L’intelligence artificielle vous parle

Par Tobie Lebel de Découverte

En cinq ans, l’apprentissage profond a permis de faire des bonds de géant dans la compréhension du langage. Si l’intelligence artificielle se concentre encore sur des tâches très spécialisées, plusieurs équipes travaillent à repousser les limites sur ce plan.

En cinq ans, l’apprentissage profond a permis de faire des bonds de géant dans la compréhension du langage. Si l’intelligence artificielle se concentre encore sur des tâches très spécialisées, plusieurs équipes travaillent à repousser les limites sur ce plan.

Nos premières interactions vocales avec la machine remontent à une époque où on ne qualifiait pas encore les téléphones d’intelligents, par exemple pour consulter l’annuaire ou naviguer dans des menus. Malgré notre patience et nos efforts de diction, les résultats étaient parfois décevants.

Mais les choses ont changé rapidement. Grâce, entre autres, à l’apprentissage profond, les meilleurs systèmes de reconnaissance vocale ont aujourd’hui des taux d’erreur très faibles, comparables à celui des humains, et les voix de synthèse imitent de mieux en mieux les voix humaines.

L’entreprise DeepMind, qui appartient à Google, a généré des échantillons de voix artificielle, montrant l’évolution de la technologie.

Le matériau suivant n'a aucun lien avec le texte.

File: src/rtl/muldiv_arbiter_if.sv
// Bus bundle between the hart-facing request/response ports, the shared
// mul/div unit and the arbiter that sits between them.
//   req_*        : per-hart request side (packed, hart h in slice h)
//   muldiv_*     : command/result side of the shared mul/div unit
//   resp_*       : per-hart response side
//   err_sticky   : latched protocol error flag
// Modport master is used by the arbiter, slave by whatever surrounds it.
interface muldiv_arbiter_if #(
  parameter int NUM_HARTS = 2,
  parameter int HART_ID_W = 1,
  parameter int XLEN      = 32
);
  logic [NUM_HARTS-1:0]      req_valid;
  logic [NUM_HARTS-1:0]      req_ready;
  logic [3*NUM_HARTS-1:0]    req_op;
  logic [XLEN*NUM_HARTS-1:0] req_a;
  logic [XLEN*NUM_HARTS-1:0] req_b;
  logic [5*NUM_HARTS-1:0]    req_rd;

  logic                      muldiv_start;
  logic [2:0]                muldiv_op;
  logic [XLEN-1:0]           muldiv_a;
  logic [XLEN-1:0]           muldiv_b;
  logic [HART_ID_W-1:0]      muldiv_hart_id;
  logic [4:0]                muldiv_rd;
  logic                      muldiv_busy;
  logic                      muldiv_done;
  logic [XLEN-1:0]           muldiv_result;
  logic [HART_ID_W-1:0]      muldiv_done_hart_id;

  logic [NUM_HARTS-1:0]      resp_valid;
  logic [XLEN-1:0]           resp_data;
  logic [4:0]                resp_rd;
  logic                      resp_err;
  logic                      err_sticky;

  modport master (
    input  req_valid, req_op, req_a, req_b, req_rd,
    input  muldiv_busy, muldiv_done, muldiv_result, muldiv_done_hart_id,
    output req_ready,
    output muldiv_start, muldiv_op, muldiv_a, muldiv_b, muldiv_hart_id, muldiv_rd,
    output resp_valid, resp_data, resp_rd, resp_err, err_sticky
  );

  modport slave (
    output req_valid, req_op, req_a, req_b, req_rd,
    output muldiv_busy, muldiv_done, muldiv_result, muldiv_done_hart_id,
    input  req_ready,
    input  muldiv_start, muldiv_op, muldiv_a, muldiv_b, muldiv_hart_id, muldiv_rd,
    input  resp_valid, resp_data, resp_rd, resp_err, err_sticky
  );
endinterface

File: src/rtl/muldiv_arbiter.sv
// Round-robin arbiter sharing one mul/div unit among NUM_HARTS harts.
// One operation is in flight at a time: IDLE grants a hart (req_ready is
// combinational in the grant cycle), START pulses muldiv_start, WAIT waits
// for muldiv_done or a TIMEOUT, RESP returns a one-cycle per-hart response.
// Ports:
//   clk  : rising-edge clock
//   rst  : asynchronous active-high reset
//   bus  : muldiv_arbiter_if.master (request, unit and response signals)
module muldiv_arbiter #(
  parameter int NUM_HARTS = 2,
  parameter int HART_ID_W = 1,
  parameter int XLEN      = 32,
  parameter int TIMEOUT   = 64
) (
  input logic              clk,
  input logic              rst,
  muldiv_arbiter_if.master bus
);

  localparam int CNT_W = (TIMEOUT > 2) ? $clog2(TIMEOUT) : 1;

  typedef enum logic [1:0] {IDLE, START, WAIT, RESP} state_t;

  state_t               state;
  logic [HART_ID_W-1:0] rr_ptr;
  logic [CNT_W-1:0]     wait_cnt;

  logic [2:0]      op_arr [NUM_HARTS];
  logic [XLEN-1:0] a_arr  [NUM_HARTS];
  logic [XLEN-1:0] b_arr  [NUM_HARTS];
  logic [4:0]      rd_arr [NUM_HARTS];

  logic                 grant_any;
  logic [HART_ID_W-1:0] grant_id;
  logic                 can_grant;

  // Hart index reached by stepping ofs places past ptr, wrapping at NUM_HARTS.
  function automatic logic [HART_ID_W-1:0] rr_cand(input logic [HART_ID_W-1:0] ptr,
                                                   input int ofs);
    int sum;
    sum = int'(ptr) + ofs;
    if (sum >= NUM_HARTS) sum = sum - NUM_HARTS;
    return HART_ID_W'(sum);
  endfunction

  function automatic logic [NUM_HARTS-1:0] hart_onehot(input logic [HART_ID_W-1:0] id);
    logic [NUM_HARTS-1:0] oh;
    oh     = '0;
    oh[id] = 1'b1;
    return oh;
  endfunction

  for (genvar g = 0; g < NUM_HARTS; g++) begin : g_unpack
    assign op_arr[g] = bus.req_op[3*g +: 3];
    assign a_arr[g]  = bus.req_a[XLEN*g +: XLEN];
    assign b_arr[g]  = bus.req_b[XLEN*g +: XLEN];
    assign rd_arr[g] = bus.req_rd[5*g +: 5];
  end

  // First valid requester at or after rr_ptr wins.
  always_comb begin
    logic [HART_ID_W-1:0] cand;
    grant_any = 1'b0;
    grant_id  = '0;
    cand      = '0;
    for (int i = 0; i < NUM_HARTS; i++) begin
      cand = rr_cand(rr_ptr, i);
      if (!grant_any && bus.req_valid[cand]) begin
        grant_any = 1'b1;
        grant_id  = cand;
      end
    end
  end

  // rst gates the grant so req_ready stays low throughout reset even
  // though the FSM already sits in IDLE.
  assign can_grant     = !rst && (state == IDLE) && !bus.muldiv_busy && grant_any;
  assign bus.req_ready = can_grant ? hart_onehot(grant_id) : '0;

  always_ff @(posedge clk or posedge rst) begin
    if (rst) begin
      state              <= IDLE;
      rr_ptr             <= '0;
      wait_cnt           <= '0;
      bus.muldiv_start   <= 1'b0;
      bus.muldiv_op      <= '0;
      bus.muldiv_a       <= '0;
      bus.muldiv_b       <= '0;
      bus.muldiv_hart_id <= '0;
      bus.muldiv_rd      <= '0;
      bus.resp_valid     <= '0;
      bus.resp_data      <= '0;
      bus.resp_rd        <= '0;
      bus.resp_err       <= 1'b0;
      bus.err_sticky     <= 1'b0;
    end else begin
      bus.muldiv_start <= 1'b0;
      bus.resp_valid   <= '0;

      // A done outside WAIT has no operation to belong to.
      if (bus.muldiv_done && state != WAIT) bus.err_sticky <= 1'b1;

      case (state)
        IDLE: begin
          if (can_grant) begin
            bus.muldiv_op      <= op_arr[grant_id];
            bus.muldiv_a       <= a_arr[grant_id];
            bus.muldiv_b       <= b_arr[grant_id];
            bus.muldiv_rd      <= rd_arr[grant_id];
            bus.muldiv_hart_id <= grant_id;
            bus.muldiv_start   <= 1'b1;
            state              <= START;
          end
        end
        START: begin
          wait_cnt <= '0;
          state    <= WAIT;
        end
        WAIT: begin
          if (bus.muldiv_done) begin
            // A mismatched tag is flagged but the response still goes to
            // the hart that owns the in-flight operation.
            if (bus.muldiv_done_hart_id != bus.muldiv_hart_id) bus.err_sticky <= 1'b1;
            bus.resp_data  <= bus.muldiv_result;
            bus.resp_rd    <= bus.muldiv_rd;
            bus.resp_valid <= hart_onehot(bus.muldiv_hart_id);
            state          <= RESP;
          end else if (wait_cnt == CNT_W'(TIMEOUT - 1)) begin
            bus.resp_data  <= '0;
            bus.resp_rd    <= bus.muldiv_rd;
            bus.resp_err   <= 1'b1;
            bus.err_sticky <= 1'b1;
            bus.resp_valid <= hart_onehot(bus.muldiv_hart_id);
            state          <= RESP;
          end else begin
            wait_cnt <= wait_cnt + 1'b1;
          end
        end
        RESP: begin
          bus.resp_err <= 1'b0;
          if (bus.muldiv_hart_id == HART_ID_W'(NUM_HARTS - 1)) rr_ptr <= '0;
          else                                                 rr_ptr <= bus.muldiv_hart_id + 1'b1;
          state <= IDLE;
        end
        default: state <= IDLE;
      endcase
    end
  end

endmodule

File: src/flat_wrapper.sv
// flat-port wrapper written by rule: the top's interface ports become plain ports
module muldiv_arbiter_flat 
#(
  parameter int NUM_HARTS = 2,
  parameter int HART_ID_W = 1,
  parameter int XLEN      = 32,
  parameter int TIMEOUT   = 64
)
  (clk, rst, bus_req_valid, bus_req_op, bus_req_a, bus_req_b, bus_req_rd, bus_muldiv_busy, bus_muldiv_done, bus_muldiv_result, bus_muldiv_done_hart_id, bus_req_ready, bus_muldiv_start, bus_muldiv_op, bus_muldiv_a, bus_muldiv_b, bus_muldiv_hart_id, bus_muldiv_rd, bus_resp_valid, bus_resp_data, bus_resp_rd, bus_resp_err, bus_err_sticky);
  muldiv_arbiter_if #(.NUM_HARTS(NUM_HARTS), .HART_ID_W(HART_ID_W), .XLEN(XLEN)) bus_i ();
  input logic clk;
  input logic rst;
  input wire logic [$bits(bus_i.req_valid)-1:0] bus_req_valid;
  input wire logic [$bits(bus_i.req_op)-1:0] bus_req_op;
  input wire logic [$bits(bus_i.req_a)-1:0] bus_req_a;
  input wire logic [$bits(bus_i.req_b)-1:0] bus_req_b;
  input wire logic [$bits(bus_i.req_rd)-1:0] bus_req_rd;
  input wire logic [$bits(bus_i.muldiv_busy)-1:0] bus_muldiv_busy;
  input wire logic [$bits(bus_i.muldiv_done)-1:0] bus_muldiv_done;
  input wire logic [$bits(bus_i.muldiv_result)-1:0] bus_muldiv_result;
  input wire logic [$bits(bus_i.muldiv_done_hart_id)-1:0] bus_muldiv_done_hart_id;
  output wire logic [$bits(bus_i.req_ready)-1:0] bus_req_ready;
  output wire logic [$bits(bus_i.muldiv_start)-1:0] bus_muldiv_start;
  output wire logic [$bits(bus_i.muldiv_op)-1:0] bus_muldiv_op;
  output wire logic [$bits(bus_i.muldiv_a)-1:0] bus_muldiv_a;
  output wire logic [$bits(bus_i.muldiv_b)-1:0] bus_muldiv_b;
  output wire logic [$bits(bus_i.muldiv_hart_id)-1:0] bus_muldiv_hart_id;
  output wire logic [$bits(bus_i.muldiv_rd)-1:0] bus_muldiv_rd;
  output wire logic [$bits(bus_i.resp_valid)-1:0] bus_resp_valid;
  output wire logic [$bits(bus_i.resp_data)-1:0] bus_resp_data;
  output wire logic [$bits(bus_i.resp_rd)-1:0] bus_resp_rd;
  output wire logic [$bits(bus_i.resp_err)-1:0] bus_resp_err;
  output wire logic [$bits(bus_i.err_sticky)-1:0] bus_err_sticky;
  assign bus_i.req_valid = bus_req_valid;
  assign bus_i.req_op = bus_req_op;
  assign bus_i.req_a = bus_req_a;
  assign bus_i.req_b = bus_req_b;
  assign bus_i.req_rd = bus_req_rd;
  assign bus_i.muldiv_busy = bus_muldiv_busy;
  assign bus_i.muldiv_done = bus_muldiv_done;
  assign bus_i.muldiv_result = bus_muldiv_result;
  assign bus_i.muldiv_done_hart_id = bus_muldiv_done_hart_id;
  assign bus_req_ready = bus_i.req_ready;
  assign bus_muldiv_start = bus_i.muldiv_start;
  assign bus_muldiv_op = bus_i.muldiv_op;
  assign bus_muldiv_a = bus_i.muldiv_a;
  assign bus_muldiv_b = bus_i.muldiv_b;
  assign bus_muldiv_hart_id = bus_i.muldiv_hart_id;
  assign bus_muldiv_rd = bus_i.muldiv_rd;
  assign bus_resp_valid = bus_i.resp_valid;
  assign bus_resp_data = bus_i.resp_data;
  assign bus_resp_rd = bus_i.resp_rd;
  assign bus_resp_err = bus_i.resp_err;
  assign bus_err_sticky = bus_i.err_sticky;
  muldiv_arbiter #(.NUM_HARTS(NUM_HARTS), .HART_ID_W(HART_ID_W), .XLEN(XLEN), .TIMEOUT(TIMEOUT)) u_core (.clk(clk), .rst(rst), .bus(bus_i));
endmodule
File: config.mk
export PLATFORM = sky130hd
export DESIGN_NAME = muldiv_arbiter_flat
export DESIGN_NICKNAME = d
export VERILOG_FILES = /design/src/rtl/muldiv_arbiter_if.sv /design/src/rtl/muldiv_arbiter.sv /design/src/flat_wrapper.sv
export SDC_FILE = /design/constraint.sdc
export NUM_CORES = 1
export LEC_CHECK = 0
export CORE_AREA = 2 2 118 120
export CTS_BUF_LIST = sky130_fd_sc_hd__clkbuf_4 sky130_fd_sc_hd__clkbuf_8
export DETAILED_ROUTE_END_ITERATION = 8
export DIE_AREA = 0 0 120 122
export PLACE_DENSITY = 0.8
export REMOVE_ABC_BUFFERS = 1
export SYNTH_ARGS = -nofsm -noshare
export SYNTH_HDL_FRONTEND = slang
export SYNTH_SLANG_ARGS = --single-unit
File: constraint.sdc
create_clock -name clk -period 7.6 [get_ports clk]
set_input_delay 1.52 -clock clk [delete_from_list [all_inputs] [get_ports clk]]
set_output_delay 1.52 -clock clk [all_outputs]
set_load 0.05 [all_outputs]
==> results.json, run 1 <==
{
  "clk_path_buf_depth": 2,
  "reg2regPathDepth": 5,
  "synth_top_family_by_area": "compound AO/OA/AOI/OAI gates",
  "synth_compound_area_share_pct": 19.6,
  "synth_edf_count": 0,
  "synth-seq-cells": 124,
  "syn_area_um2": 5180,
  "synth.area.top_cells": "dfrtp_1, a222oi_1, inv_1, nand2_1, o21ai_0",
  "fp-row-count": 43,
  "vdd_ir_drop_max_uv": 234,
  "critPathKind": "input port to primary output",
  "worst-path-max-fanout": 74,
  "floorplan.initialDensity_pct": 38.4,
  "crit_required_ns": 6.08,
  "cp_common_cell": "clkdlybuf4s50_1",
  "htreeDepth": 4,
  "hp-start": "u_core.bus.muldiv_b[6]",
  "cp.arrival_ns": 4.15,
  "n_antenna_cell": 0,
  "hold_class": "flop to flop",
  "p_sw_w": 0.00181,
  "dr.first_iter.drc_count": 564,
  "ys_types": 39,
  "synth_ff_type": "dfrtp_1",
  "critical_path.cell_chain": "clkdlybuf4s50_1 -> nor3b_2 -> and3_2 -> buf_4 -> clkdlybuf4s50_1",
  "grtUsageTotal_pct": 23.0,
  "fp.dieH_um": 122,
  "worst-path-stages": 5,
  "async_flop_share_pct": 100,
  "reg2reg_from": "u_core.wait_cnt[1]",
  "leakage_nw": 4.02,
  "dr.pass1.iters": 9,
  "switching_share_pct": 48.0,
  "seqPwrFrac_pct": 29.7,
  "wl_per_cell_um": 18.0,
  "dpl.hpwl_um": 12200,
  "p_per_area_nw_per_um2": 439,
  "grt_pass1_wl_um": 25900,
  "cts_tree": "done",
  "grt_pass1_vias": 5027,
  "finalMaxSlewViolations": 0,
  "yosys_warnings": 0,
  "die_area_um2": 14600,
  "rsz0062_at_grt": "false",
  "dieWidth_um": 120,
  "finalNetCount": 944,
  "ioPinCount": 300,
  "relSlewSlack_pct": 27.1,
  "fmax_ghz": 0.176,
  "finalHoldViolations": 0,
  "portBuffers": 299,
  "regToRegSetupSlack_ns": 5.20,
  "drc": 5,
  "fin_crit_sh_pct": 74.6,
  "tns_ns": 0,
  "dpl_cell_area_um2": 8240,
  "post_cts_resized": 0,
  "status": "finished with violations",
  "final-setup-viol-count": 0,
  "core-area_um2": 13500,
  "overflow": 0,
  "crit_family": "buffers and inverters",
  "root_buffer": "clkbuf_8",
  "cp-start-kind": "input port",
  "ant_nets": 0,
  "place.gp.congestion": 0.850,
  "synth_xor_area_share_pct": 0.169,
  "fin_skew_ns": 0.00621,
  "cts_setup_buffers": 0,
  "clk_pin_slew_ns": 0.06,
  "area_delta_synth_final_pct": 66.1,
  "violations": "DRC",
  "clk_latency_ns": 0.44,
  "yosys.area_share.simple_pct": 7.55,
  "period_minus_slack_ns": 5.67,
  "cap_viol_max_count": 0,
  "cp_slowest_stage_delay_ns": 0.94,
  "whs_endpoint": "u_core.bus.muldiv_b[6]",
  "yosysSeqAreaShare_pct": 59.9,
  "numCtsBuffers": 17,
  "worst-path-buf-inv": 3,
  "p_int_w": 0.00197,
  "combPwrFrac_pct": 56.1,
  "antenna_found_initial": 0,
  "tightest_slew_ns": 1.09,
  "cp_slowest_cell": "clkdlybuf4s50_1",
  "critPathCaptureType": "primary output",
  "cts_sinks": 124,
  "routed_via_density": 5.27,
  "synth_top_area_share_pct": 59.9,
  "r2r_end": "u_core.bus.resp_data[11]",
  "synthAdderAreaFrac_pct": 1.45,
  "syn_inst": 468,
  "syn_avg_cell_area_um2": 11.1,
  "drive_above_1_share_pct": 5.60,
  "grt_max_degree": 75,
  "muxShareOfSynthArea_pct": 1.71,
  "clock_power_share_pct": 14.2,
  "dr_total_vias": 4999,
  "synth_top_area_cell": "dfrtp_1",
  "postCtsHoldBufs": 0,
  "final_area_um2": 8610,
  "finalWirelength_um": 17000,
  "whs_path_depth": 2
}
-- worst register-to-register path: cells and delay by family (launching register included) --
kind,cells,cell delay (ns)
simple gates,3,1.27
fa+ha+maj,1,0.26
compound gates,1,0.29
flops,1,0.41
-- kinds of logic after synthesis --
| group | Yosys count |
|---|---|
| xor+xnor | 1 |
| mux | 8 |
| simple gates | 93 |
| flops | 124 |
| fa+ha+maj | 6 |
| compound gates | 123 |
| buf+inv | 113 |
-- placed cells by master (no fill, tap or decap), types with 2 or more instances in the layout --
cell	synthesis	final
clkbuf_8	0	19
o21ai_1	6	5
mux2_1	6	6
and2_1	2	2
a222oi_1	72	72
o21ai_0	28	28
buf_4	0	4
and3_2	0	2
inv_1	78	77
nand2_1	70	70
nor2_1	10	10
dfrtp_1	124	124
clkbuf_4	0	5
ha_1	6	6
a21oi_1	4	4
clkinv_2	0	6
clkdlybuf4s50_1	0	299
o31a_1	2	2
-- area by class of cell --
| cell class | instances | area [um2] |
|---|---|---|
| Inverter | 78 | 295 |
| Clock inverter | 8 | 67.6 |
| Clock buffer | 24 | 299 |
| Tap cell | 180 | 225 |
| Timing Repair Buffer | 303 | 3020 |
| Multi-Input combinational cell | 231 | 1600 |
| Fill cell | 1061 | 4890 |
| Sequential cell | 124 | 3100 |
-- how the worst max path moves through the flow --
stage / from / end / slack, ns
floorplan: rst / bus_req_ready[1] / 2.77
global placement: rst / bus_req_ready[1] / 1.98
detailed placement: rst / bus_req_ready[1] / 1.94
CTS: rst / bus_req_ready[1] / 1.95
global route: rst / bus_req_ready[1] / 1.81
finish: rst / bus_req_ready[1] / 1.93
-- registers in the layout (all words and copies together), names as in the netlist, 3 cells and up --
name	count
u_core.wait_cnt	6
u_core.bus.resp_rd	5
u_core.bus.muldiv_b	32
u_core.bus.muldiv_a	32
u_core.bus.resp_data	32
u_core.bus.muldiv_op	3
u_core.bus.muldiv_rd	5
-- power groups by stage --
stage | clock [W] | combinational [W] | sequential (W)
global placement | 0 | 0.00209 | 0.00111
CTS | 0.000551 | 0.00214 | 0.00112
global route | 0.000582 | 0.00223 | 0.00115
finish | 0.000536 | 0.00212 | 0.00112
detailed placement | 0 | 0.00213 | 0.00112
floorplan | 0 | 0.000392 | 0.00205
-- per-layer routing --
metal	GRT usage, %	part of all wire, %	up-vias
met3	6.60	7.8	35
met2	40.0	52	281
met1	26.7	38	2418
met5	0	0	-
li1	-	-	2265
met4	9.12	1.9	0
-- cells in the mapped netlist (4+ instances only) --
cell / n
a21oi_1: 4
inv_1: 78
clkbuf_1: 11
mux2_1: 6
buf_2: 17
ha_1: 6
buf_6: 7
a222oi_1: 72
nand2_1: 70
nor2_1: 10
dfrtp_1: 124
o21ai_1: 6
o21ai_0: 28
-- metrics by stage --
stage	util [%]	hold WS (ns)	cells	power, W	setup slack (ns)
2_1_floorplan	-	0.491	433	0.00244	2.77
3_3_place_gp	61.0	0.468	916	0.00321	1.98
3_5_place_dp	61.0	0.475	916	0.00326	1.94
4_1_cts	63.8	0.495	948	0.00381	1.95
5_1_grt	63.8	0.509	948	0.00396	1.81
6_report	63.8	0.489	948	0.00378	1.93
Note: power is estimated with default switching activity, not from simulation.
==> inputs of run 2 (changes only) <==
--- a/config.mk
+++ b/config.mk
@@ -5,10 +5,10 @@
 export SDC_FILE = /design/constraint.sdc
 export NUM_CORES = 1
 export LEC_CHECK = 0
-export CORE_AREA = 2 2 118 120
+export CORE_MARGIN = 2
+export CORE_UTILIZATION = 39
 export CTS_BUF_LIST = sky130_fd_sc_hd__clkbuf_4 sky130_fd_sc_hd__clkbuf_8
 export DETAILED_ROUTE_END_ITERATION = 8
-export DIE_AREA = 0 0 120 122
 export PLACE_DENSITY = 0.8
 export REMOVE_ABC_BUFFERS = 1
 export SYNTH_ARGS = -nofsm -noshare
==> constraint.sdc (replaced) <==
create_clock -name clk -period 5.25 [get_ports clk]
set_input_delay 1.05 -clock clk [delete_from_list [all_inputs] [get_ports clk]]
set_output_delay 1.05 -clock clk [all_outputs]
set_load 0.05 [all_outputs]
==> run 2 against run 1 <==
Against the previous run: the run still ends with DRC left; sequential share of layout area is 0.48 points lower; sequential cell count stayed put; routed wire length is 1.8% higher; critical path depth is 1 lower; count of clock-buffer cells in the layout is 1 higher; non-clock buffer count is 1 higher; critical endpoint unchanged; largest cell class unchanged; largest power group unchanged; highest routed layer unchanged.
==> results.json, run 2 (synthesis results as in run 1) <==
{
  "fp-row-count": 42,
  "reg2reg_from": "u_core.state[0]",
  "ant_nets": 0,
  "final-setup-viol-count": 0,
  "finalHoldViolations": 0,
  "grt_pass1_vias": 5163,
  "crit_required_ns": 4.20,
  "finalNetCount": 945,
  "p_sw_w": 0.00264,
  "area_delta_synth_final_pct": 68.3,
  "dr.pass1.iters": 9,
  "dr_total_vias": 5032,
  "antenna_found_initial": 0,
  "worst-path-buf-inv": 2,
  "nFillCells": 989,
  "tightest_slew_ns": 1.14,
  "cp_common_cell": "clkdlybuf4s50_1",
  "clk_pin_slew_ns": 0.07,
  "drc": 5,
  "postCtsHoldBufs": 0,
  "period_minus_slack_ns": 4.02,
  "dr_wl_met3_um": 1460,
  "core-area_um2": 13100,
  "htreeDepth": 4,
  "cap_viol_max_count": 0,
  "wl_per_cell_um": 18.4,
  "finalMaxSlewViolations": 0,
  "seq_area_um2": 3100,
  "dr.first_iter.drc_count": 614,
  "ioPinCount": 300,
  "critPathKind": "input port to primary output",
  "top_regs": "u_core.bus.muldiv_a (32), u_core.bus.muldiv_b (32), u_core.bus.resp_data (32)",
  "whs_endpoint": "u_core.bus.muldiv_b[3]",
  "grtUsageTotal_pct": 24.4,
  "hp-start": "u_core.bus.muldiv_b[3]",
  "post_cts_resized": 0,
  "clock_power_share_pct": 17.6,
  "cp.arrival_ns": 2.97,
  "p_int_w": 0.00307,
  "final_cells": 944,
  "dpl.hpwl_um": 12200,
  "clk_path_buf_depth": 2,
  "worst-path-max-fanout": 3,
  "cts_setup_buffers": 0,
  "cts_sinks": 124,
  "portBuffers": 299,
  "numCtsBuffers": 17,
  "overflow": 0,
  "root_buffer": "clkbuf_8",
  "relSlewSlack_pct": 24.2,
  "switching_share_pct": 46.3,
  "highest_layer": "met4",
  "met1Wirelength_um": 6400,
  "violations": "DRC",
  "status": "finished with violations",
  "cp_slowest_stage_delay_ns": 0.84,
  "regToRegSetupSlack_ns": 2.78,
  "grt_max_degree": 75,
  "crit_family": "buffers and inverters",
  "tns_ns": 0,
  "n_antenna_cell": 0,
  "finalWirelength_um": 17300,
  "fin_skew_ns": 0.0107,
  "fp.dieH_um": 119,
  "p_per_area_nw_per_um2": 655,
  "place.gp.congestion": 0.811,
  "met2_length_um": 9030,
  "r2r_end": "u_core.bus.err_sticky",
  "whs_path_depth": 2,
  "cp_slowest_cell": "clkdlybuf4s50_1",
  "dpl_worst_slack_ns": 1.22,
  "setup_slack_ns": 1.23,
  "rsz0062_at_grt": "false",
  "fmax_ghz": 0.249,
  "mostFrequentLayoutCells": "clkdlybuf4s50_1, dfrtp_1, inv_1",
  "floorplan.initialDensity_pct": 39.6,
  "final_common_cell": "clkdlybuf4s50_1",
  "dieWidth_um": 119,
  "clk_latency_ns": 0.44,
  "seqPwrFrac_pct": 28.3,
  "grt_pass1_wl_um": 26700,
  "dp_cells": 913,
  "fin_crit_sh_pct": 76.6,
  "critPathCaptureType": "primary output",
  "critical_path.cell_chain": "clkdlybuf4s50_1 -> nor3b_2 -> and3_2 -> clkdlybuf4s50_1",
  "leakage_nw": 4.07,
  "reg2regPathDepth": 5,
  "cp-start-kind": "input port",
  "combPwrFrac_pct": 54.1,
  "die_area_um2": 14200,
  "multiInputGateArea_um2": 1600,
  "drive_above_1_share_pct": 5.60,
  "hold_class": "flop to flop",
  "cts_tree": "done",
  "routed_via_density": 5.33,
  "vdd_ir_drop_max_uv": 382
}
## run 2: worst max-delay path by stage
stage | slack, ns | cells after the start | endpoint | from
6_report | 1.23 | 4 | bus_req_ready[1] | rst
5_1_grt | 1.17 | 4 | bus_req_ready[1] | rst
4_1_cts | 1.21 | 4 | bus_req_ready[1] | rst
3_5_place_dp | 1.22 | 4 | bus_req_ready[1] | rst
3_3_place_gp | 1.21 | 4 | bus_req_ready[1] | rst
2_1_floorplan | 0.90 | 1 | u_core.bus.err_sticky | rst
## run 2: power by group through the flow
stage,Sequential (W),Clock [W],Combinational [W]
finish,0.00162,0.00101,0.00309
global route,0.00167,0.00107,0.00324
CTS,0.00162,0.00103,0.00311
detailed placement,0.00163,0,0.00309
global placement,0.00161,0,0.00304
floorplan,0.00297,0,0.000567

Voix artificielle classique (type 1)

Voix artificielle classique (type 2)

Voix artificielle générée grâce à l’apprentissage profond

Depuis quelques années, on assiste aussi à la multiplication des outils de conversation. Qu’ils soient intégrés à des pages web, à des téléphones intelligents ou à des bornes équipées de micros et de haut-parleurs, ces assistants personnels peuvent vous indiquer la météo, trouver un café ou éplucher votre agenda.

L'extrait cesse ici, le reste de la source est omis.